In Malawi, most people rely on radio as their primary source of news because they do not have access to television or newspapers. As such, radio has played a critical role in educating and informing rural communities across the country.
Also, radio stations like Nkhotakota and Mzimba have improved governance and development in Malawi. Radio programs have been instrumental in raising ordinary people’s awareness to existing problems and influencing them to do something about their situation.
As Canadian Journalists for Free Expression has remarked, radio continues to be a widely used medium for reporting both local and international news. Advances in technology may have led to the emergence of a broad range of media outlets and platforms, but it has also made the radio more accessible for populations that lack access to other means of information technology, which is why it is still very much relevant today.
Radio broadcasts can provide real-time information, 24 hours a day to provide the most recent updates to listeners. Stations have the ability to reach across borders and become a source of information where reliable news is scarce. When access to the internet is blocked and phone lines are cut, people can still search the airwaves for trustworthy sources. Even electricity is not a necessity with battery operated and hand-cranked radios available.
Radio is a vital lifeline for many people and it is integral to development.

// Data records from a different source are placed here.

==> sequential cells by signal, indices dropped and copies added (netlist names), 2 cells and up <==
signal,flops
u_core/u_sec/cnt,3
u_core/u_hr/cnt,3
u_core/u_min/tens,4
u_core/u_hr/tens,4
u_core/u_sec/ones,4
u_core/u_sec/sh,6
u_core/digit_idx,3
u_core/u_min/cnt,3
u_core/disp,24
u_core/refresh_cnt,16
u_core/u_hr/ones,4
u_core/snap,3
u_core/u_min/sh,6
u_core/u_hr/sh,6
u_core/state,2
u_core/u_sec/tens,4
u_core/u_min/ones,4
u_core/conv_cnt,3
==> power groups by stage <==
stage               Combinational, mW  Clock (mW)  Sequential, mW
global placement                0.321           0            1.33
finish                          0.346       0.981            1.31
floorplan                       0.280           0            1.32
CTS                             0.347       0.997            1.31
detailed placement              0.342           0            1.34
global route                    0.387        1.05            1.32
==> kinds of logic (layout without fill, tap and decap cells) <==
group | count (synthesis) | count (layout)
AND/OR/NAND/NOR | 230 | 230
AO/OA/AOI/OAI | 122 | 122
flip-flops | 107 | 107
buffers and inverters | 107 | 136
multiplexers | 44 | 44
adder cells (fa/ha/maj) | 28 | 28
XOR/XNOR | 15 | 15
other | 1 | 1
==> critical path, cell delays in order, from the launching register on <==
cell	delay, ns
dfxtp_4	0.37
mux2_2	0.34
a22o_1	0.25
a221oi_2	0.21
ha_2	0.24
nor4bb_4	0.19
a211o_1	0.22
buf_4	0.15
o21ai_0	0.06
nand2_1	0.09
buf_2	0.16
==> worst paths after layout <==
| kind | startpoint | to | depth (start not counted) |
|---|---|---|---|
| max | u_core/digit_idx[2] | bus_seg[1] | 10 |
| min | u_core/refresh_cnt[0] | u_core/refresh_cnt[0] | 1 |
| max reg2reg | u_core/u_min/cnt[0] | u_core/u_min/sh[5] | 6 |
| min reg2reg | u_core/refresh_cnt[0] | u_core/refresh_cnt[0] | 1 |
`src/rtl/mem_arbiter.sv`:
```
// Memory port arbiter: shares one memory port between instruction fetch (IF)
// and data access (DM). One transaction at a time, registered outputs,
// DM-priority with a fairness limit, and a timeout for unacknowledged accesses.
//
//   state  | meaning
//   IDLE   | no access in flight; requests are sampled and one is granted
//   BUS_IF | fetch on the memory bus, waiting for mem_ack_i or timeout
//   BUS_DM | data access on the memory bus, waiting for mem_ack_i or timeout
//   DONE   | ack/err pulse cycle; requester drops its req before next grant
module mem_arbiter #(
    parameter int AW      = 32,
    parameter int DW      = 32,
    parameter int MAX_DM  = 4,
    parameter int TIMEOUT = 15
) (
    input  logic              clk_i,
    input  logic              rst_i,
    input  logic              if_req_i,
    input  logic [AW-1:0]     if_addr_i,
    output logic              if_ack_o,
    output logic              if_err_o,
    output logic [DW-1:0]     if_rdata_o,
    input  logic              dm_req_i,
    input  logic              dm_we_i,
    input  logic [DW/8-1:0]   dm_be_i,
    input  logic [AW-1:0]     dm_addr_i,
    input  logic [DW-1:0]     dm_wdata_i,
    output logic              dm_ack_o,
    output logic              dm_err_o,
    output logic [DW-1:0]     dm_rdata_o,
    output logic              mem_stb_o,
    output logic              mem_we_o,
    output logic [DW/8-1:0]   mem_sel_o,
    output logic [AW-1:0]     mem_addr_o,
    output logic [DW-1:0]     mem_wdata_o,
    input  logic [DW-1:0]     mem_rdata_i,
    input  logic              mem_ack_i
);

    localparam int FW = $clog2(MAX_DM + 1);
    localparam int TW = $clog2(TIMEOUT + 1);

    typedef enum logic [1:0] {IDLE, BUS_IF, BUS_DM, DONE} state_t;

    state_t         state;
    state_t         state_nxt;
    logic [FW-1:0]  fair_cnt;
    logic [TW-1:0]  tmo_cnt;
    logic           grant_if;
    logic           grant_dm;
    logic           timed_out;

    assign timed_out = (tmo_cnt == TW'(TIMEOUT));

    // Grant decision in IDLE: DM wins a tie until IF has waited MAX_DM grants.
    always_comb begin
        grant_if = 1'b0;
        grant_dm = 1'b0;
        if (state == IDLE) begin
            if (if_req_i && dm_req_i) begin
                if (fair_cnt == FW'(MAX_DM)) grant_if = 1'b1;
                else                         grant_dm = 1'b1;
            end else if (if_req_i) begin
                grant_if = 1'b1;
            end else if (dm_req_i) begin
                grant_dm = 1'b1;
            end
        end
    end

    // Next-state logic; stb is high exactly while in a BUS state.
    always_comb begin
        state_nxt = state;
        case (state)
            IDLE: begin
                if (grant_if)      state_nxt = BUS_IF;
                else if (grant_dm) state_nxt = BUS_DM;
            end
            BUS_IF, BUS_DM: begin
                if (mem_ack_i || timed_out) state_nxt = DONE;
            end
            DONE:    state_nxt = IDLE;
            default: state_nxt = IDLE;
        endcase
    end

    // State register.
    always_ff @(posedge clk_i) begin
        if (rst_i) state <= IDLE;
        else       state <= state_nxt;
    end

    // Registered bus, pulses, read data, fairness and timeout counters.
    always_ff @(posedge clk_i) begin
        if (rst_i) begin
            fair_cnt    <= '0;
            tmo_cnt     <= '0;
            mem_stb_o   <= 1'b0;
            mem_we_o    <= 1'b0;
            mem_sel_o   <= '0;
            mem_addr_o  <= '0;
            mem_wdata_o <= '0;
            if_ack_o    <= 1'b0;
            if_err_o    <= 1'b0;
            if_rdata_o  <= '0;
            dm_ack_o    <= 1'b0;
            dm_err_o    <= 1'b0;
            dm_rdata_o  <= '0;
        end else begin
            if_ack_o <= 1'b0;
            if_err_o <= 1'b0;
            dm_ack_o <= 1'b0;
            dm_err_o <= 1'b0;
            case (state)
                IDLE: begin
                    if (grant_if) begin
                        mem_stb_o   <= 1'b1;
                        mem_we_o    <= 1'b0;
                        mem_sel_o   <= '1;
                        mem_addr_o  <= if_addr_i;
                        mem_wdata_o <= '0;
                        tmo_cnt     <= '0;
                        fair_cnt    <= '0;
                    end else if (grant_dm) begin
                        mem_stb_o   <= 1'b1;
                        mem_we_o    <= dm_we_i;
                        mem_sel_o   <= dm_we_i ? dm_be_i : '1;
                        mem_addr_o  <= dm_addr_i;
                        mem_wdata_o <= dm_wdata_i;
                        tmo_cnt     <= '0;
                        // A tied DM grant implies fair_cnt < MAX_DM, so this saturates.
                        if (if_req_i) fair_cnt <= fair_cnt + 1'b1;
                    end
                end
                BUS_IF, BUS_DM: begin
                    if (mem_ack_i) begin
                        mem_stb_o <= 1'b0;
                        if (state == BUS_IF) begin
                            if_ack_o   <= 1'b1;
                            if_rdata_o <= mem_rdata_i;
                        end else begin
                            dm_ack_o <= 1'b1;
                            if (!mem_we_o) dm_rdata_o <= mem_rdata_i;
                        end
                    end else if (timed_out) begin
                        mem_stb_o <= 1'b0;
                        if (state == BUS_IF) if_err_o <= 1'b1;
                        else                 dm_err_o <= 1'b1;
                    end else begin
                        tmo_cnt <= tmo_cnt + 1'b1;
                    end
                end
                default: ;
            endcase
        end
    end

endmodule

```
File: config.mk
export PLATFORM = sky130hd
export DESIGN_NAME = serial_compare
export DESIGN_NICKNAME = d
export VERILOG_FILES = /design/src/rtl/serial_compare.sv
export SDC_FILE = /design/constraint.sdc
export NUM_CORES = 1
export LEC_CHECK = 0
export BUFFER_PORTS_ARGS = -buffer_cell sky130_fd_sc_hd__buf_4
export CORE_AREA = 10 10 47 49
export CTS_CLUSTER_SIZE = 14
export DETAILED_ROUTE_END_ITERATION = 10
export DIE_AREA = 0 0 57 59
export GPL_TIMING_DRIVEN = 0
export PLACE_DENSITY = 0.62
export RECOVER_POWER = 25
export SYNTH_ARGS = -nofsm -noshare
export SYNTH_HDL_FRONTEND = slang
export SYNTH_SLANG_ARGS = --single-unit
File: constraint.sdc
create_clock -name clk -period 1.2 [get_ports clk]
set_clock_uncertainty 0.1 [all_clocks]
set_input_delay 0.12 -clock clk [delete_from_list [all_inputs] [get_ports clk]]
set_output_delay 0.12 -clock clk [all_outputs]
set_load 0.1 [all_outputs]
## config.mk

```make
export PLATFORM = sky130hd
export DESIGN_NAME = alu_arbiter
export DESIGN_NICKNAME = d
export VERILOG_FILES = /design/src/rtl/alu_arbiter.sv
export SDC_FILE = /design/constraint.sdc
export NUM_CORES = 1
export LEC_CHECK = 0
export BUFFER_PORTS_ARGS = -buffer_cell sky130_fd_sc_hd__buf_2
export CORE_MARGIN = 5
export CORE_UTILIZATION = 54
export CTS_CLUSTER_SIZE = 25
export DETAILED_ROUTE_END_ITERATION = 8
export GPL_ROUTABILITY_DRIVEN = 0
export HOLD_SLACK_MARGIN = 0.03
export PLACE_DENSITY = 0.79
export SLEW_MARGIN = 15
export SYNTH_ARGS = -nofsm -noshare
export SYNTH_HDL_FRONTEND = slang
export SYNTH_HIERARCHICAL = 1
export SYNTH_SLANG_ARGS = --single-unit
```

## constraint.sdc

```tcl
create_clock -name clk -period 3.1 [get_ports clk]
set_input_delay 0.93 -clock clk [delete_from_list [all_inputs] [get_ports clk]]
set_output_delay 0.93 -clock clk [all_outputs]
set_load 0.02 [all_outputs]
```

## src/rtl/alu_arbiter.sv

```systemverilog
`default_nettype none
// ============================================================================
// Module   : alu_arbiter (with helper alu_arbiter_alu)
// Purpose  : Two-port round-robin arbiter/sequencer that owns one shared
//            combinational ALU. A requester raises req with op/a/b held
//            stable. The winner's operands are latched, the ALU result is
//            registered into 'result', and a one-cycle done pulse is
//            returned to that requester.
//            Sequence: IDLE -> EXEC -> DONE -> IDLE (3 cycles per op).
// Ports    : clk, rst_n (async, active-low)
//            req0/req1, op0/op1[2:0], a0/b0, a1/b1 [WIDTH-1:0]  requester side
//            lock0/lock1 (only with ALU_ARB_LOCK_EN)
//            gnt0/gnt1, done0/done1, result[WIDTH-1:0], busy
// Config   : `define ALU_ARB_LOCK_EN adds lock0/lock1. With lock, an owner
//            holding lock and req goes DONE -> EXEC directly (2 cycles/op).
// ALU ops  : 000 a&b, 001 a|b, 010 a^b, 011 ~a, 100 a+b, 101 a-b,
//            110 a, 111 b. The result is WIDTH bits; carry is discarded.
// Revision : 1.0 - initial release
// ============================================================================

module alu_arbiter_alu #(
    parameter int WIDTH = 4
) (
    input  logic [2:0]       i_op,
    input  logic [WIDTH-1:0] i_a,
    input  logic [WIDTH-1:0] i_b,
    output logic [WIDTH-1:0] o_f
);
    always_comb begin
        o_f = '0;
        case (i_op)
            3'b000: o_f = i_a & i_b;
            3'b001: o_f = i_a | i_b;
            3'b010: o_f = i_a ^ i_b;
            3'b011: o_f = ~i_a;
            3'b100: o_f = i_a + i_b;   // wraps mod 2^WIDTH
            3'b101: o_f = i_a - i_b;
            3'b110: o_f = i_a;
            3'b111: o_f = i_b;
        endcase
    end
endmodule

module alu_arbiter #(
    parameter int WIDTH = 4
) (
    input  logic             clk,
    input  logic             rst_n,
    input  logic             req0,
    input  logic             req1,
    input  logic [2:0]       op0,
    input  logic [2:0]       op1,
    input  logic [WIDTH-1:0] a0,
    input  logic [WIDTH-1:0] b0,
    input  logic [WIDTH-1:0] a1,
    input  logic [WIDTH-1:0] b1,
`ifdef ALU_ARB_LOCK_EN
    input  logic             lock0,
    input  logic             lock1,
`endif
    output logic             gnt0,
    output logic             gnt1,
    output logic             done0,
    output logic             done1,
    output logic [WIDTH-1:0] result,
    output logic             busy
);
    typedef enum logic [1:0] {
        ST_IDLE = 2'd0,
        ST_EXEC = 2'd1,
        ST_DONE = 2'd2
    } state_t;

    state_t           r_state;
    logic             r_owner;   // requester currently holding the ALU
    logic             r_rr;      // last requester served
    logic [2:0]       r_op;
    logic [WIDTH-1:0] r_a;
    logic [WIDTH-1:0] r_b;

    logic             w_win;
    logic             w_hold;
    logic             w_sel;
    logic [WIDTH-1:0] w_f;

    // A lone request wins outright; on a tie the requester not served last wins.
    assign w_win = (req0 & req1) ? ~r_rr : req1;

`ifdef ALU_ARB_LOCK_EN
    assign w_hold = r_owner ? (lock1 & req1) : (lock0 & req0);
`else
    assign w_hold = 1'b0;
`endif

    // In DONE the only possible re-latch is the locked owner's new operation.
    assign w_sel = (r_state == ST_DONE) ? r_owner : w_win;

    alu_arbiter_alu #(.WIDTH(WIDTH)) u_alu (
        .i_op (r_op),
        .i_a  (r_a),
        .i_b  (r_b),
        .o_f  (w_f)
    );

    always_ff @(posedge clk or negedge rst_n) begin
        if (!rst_n) begin
            r_state <= ST_IDLE;
            r_owner <= 1'b0;
            r_rr    <= 1'b1;       // requester 0 wins the first tie
            r_op    <= '0;
            r_a     <= '0;
            r_b     <= '0;
            gnt0    <= 1'b0;
            gnt1    <= 1'b0;
            done0   <= 1'b0;
            done1   <= 1'b0;
            result  <= '0;
            busy    <= 1'b0;
        end else begin
            done0 <= 1'b0;
            done1 <= 1'b0;
            case (r_state)
                ST_IDLE: begin
                    if (req0 | req1) begin
                        r_state <= ST_EXEC;
                        r_owner <= w_win;
                        r_rr    <= w_win;
                        r_op    <= w_sel ? op1 : op0;
                        r_a     <= w_sel ? a1  : a0;
                        r_b     <= w_sel ? b1  : b0;
                        gnt0    <= ~w_win;
                        gnt1    <= w_win;
                        busy    <= 1'b1;
                    end
                end
                ST_EXEC: begin
                    // Completes even if the owner has withdrawn req.
                    result  <= w_f;
                    done0   <= ~r_owner;
                    done1   <= r_owner;
                    r_state <= ST_DONE;
                end
                ST_DONE: begin
                    if (w_hold) begin
                        // Grant stays up; rr is left as is so the other side is next.
                        r_state <= ST_EXEC;
                        r_op    <= w_sel ? op1 : op0;
                        r_a     <= w_sel ? a1  : a0;
                        r_b     <= w_sel ? b1  : b0;
                    end else begin
                        r_state <= ST_IDLE;
                        gnt0    <= 1'b0;
                        gnt1    <= 1'b0;
                        busy    <= 1'b0;
                    end
                end
                default: begin
                    r_state <= ST_IDLE;
                    gnt0    <= 1'b0;
                    gnt1    <= 1'b0;
                    busy    <= 1'b0;
                end
            endcase
        end
    end
endmodule
`default_nettype wire

```

==> metrics.csv <==
metric;value;unit
Die ar.;0.00418;mm2
maximum fanout along the worst path;17;
clock network power share;10.2;%
routed wire length per instance;14.6;um
Critical path buffers and inverters;1;
CP most frequent cell;a21oi_1;
first drt pass iteration count;4;
cell internal pwr;1.19;mW
Final Util;64.7;%
clock root cell;clkbuf_4;
htree depth;1;
status;complete, no violations;
area of the multi-input gates;892;um2
Worst-path clk slew;130;ps
Ports;35;
Critical Path Sink Type;register;
worst r2r dst;result[3];
Cell Rows;19;
GRT Util Overall;17.9;%
worst hold path class;register to register;
CP top delay family;compound AO/OA/AOI/OAI gates;
Netlist cell types;44;
pwr dens;1220;mW/mm2
CTS sink count;24;
Final Setup Violations;0;
FFs w/ async S/R, synth;100;%
leakage power total;0.912;nW
Hold Fails Final Rpt;0;
largest area contributor in the netlist;dfrtp_1;
Register-to-Register Setup Slack;530;ps
relative slew slack;61.0;%
TritonCTS clock tree;yes;
Syn-to-layout area delta;12.4;%
post-route total power;2.22;mW
Seq. cell area;602;um2
clk_lat worst skew;320;ps
Post-Syn Instances;183;
Routed Wire Length;3570;um
sequential power share;30.6;%
Max Buffers Root-to-Sink;2;
CTS buffer count;3;
CORE AREA;0.00281;mm2
Antenna Cells;0;
critical path, cell by cell;nand3b_1, o21ai_0, inv_1, ha_1, a21o_1, a21oi_1, xnor2_1, a21oi_1, mux2_2;
initial antenna violation count;0;
final net count;253;
Mapped Nets;222;
vias per cell;5.75;
CP required;3320;ps
Area contributors post-synth;dfrtp_1, ha_1, nand2_1;
CP arrival;2790;ps
Starting Density;57.6;%
Detail Route Antenna Nets;0;
fraction of layout cells with a size suffix above 1;25.8;%
most frequent cells in the layout;buf_2, nand2_1, dfrtp_1, a21oi_1, a31oi_1;
hold_sp;r_owner;
fin area;0.00182;mm2
grt ovf;0;
port bufs;34;
commonest non-fill, non-tap cell in the layout;buf_2;
Chip Height;64.7;um
Layout fillers;238;
RR Startpoint;r_op[2];
# resized after CTS;0;
average size of a mapped cell;8.83;um2
Startpoint Class;register;
drc violations;0;
flops & latches, synth;24;
Critical Path Slowest Stage Cell;dfrtp_1;
detailed router's first-iteration violation count;81;
post-CTS setup buffer count;0;
hold path depth;1;
ys flop type;dfrtp_1;
Seq/Total Area, Yosys;37.3;%
WHS;474;ps
hold-fix buffers at CTS;0;
fin crit share;82.9;%
Synth warnings;6;
Worst Path Class, Setup;register to register;
Worst R2R Path Depth;9;
vias in the first global route;1358;
first-pass GRT wire length;5990;um
worst min-delay path endpoint;done0;
# Max-Cap Violations;0;
Mapped Area;0.00162;mm2
Pins Over Slew Limit;0;
top achievable clock speed;389;MHz
Die Wd;64.7;um
unrepaired setup endpoints after global routing;no;
worst slew pin tran;584;ps
Sw Pwr;1.02;mW
TNS Setup;0;ps
Clock Skew;2.28;ps
dpl hpwl;2780;um
Peak VDD IR;0.580;mV
Yosys top cell area share;35.6;%
largest stage delay on the critical path;710;ps
EDFF count, synth;0;
Logic pwr share;59.2;%
switching share of power;46.1;%
routed via count;1403;
Final min period;2570;ps
DP Area;0.00176;mm2
largest net degree at the start of global routing;25;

It is one of the most important channels through which people in Africa find information, knowledge and new ideas — imagine and solve problems.
Raphael Obonyo is a public policy analyst. He has served as a consultant with the United Nations and the World Bank. Also, he’s a writer and widely published in Africa and beyond. An alumnus of Duke University, he has authored and coauthored numerous books, including Conversations about the Youth in Kenya. Obonyo is a TEDx fellow and has won various awards.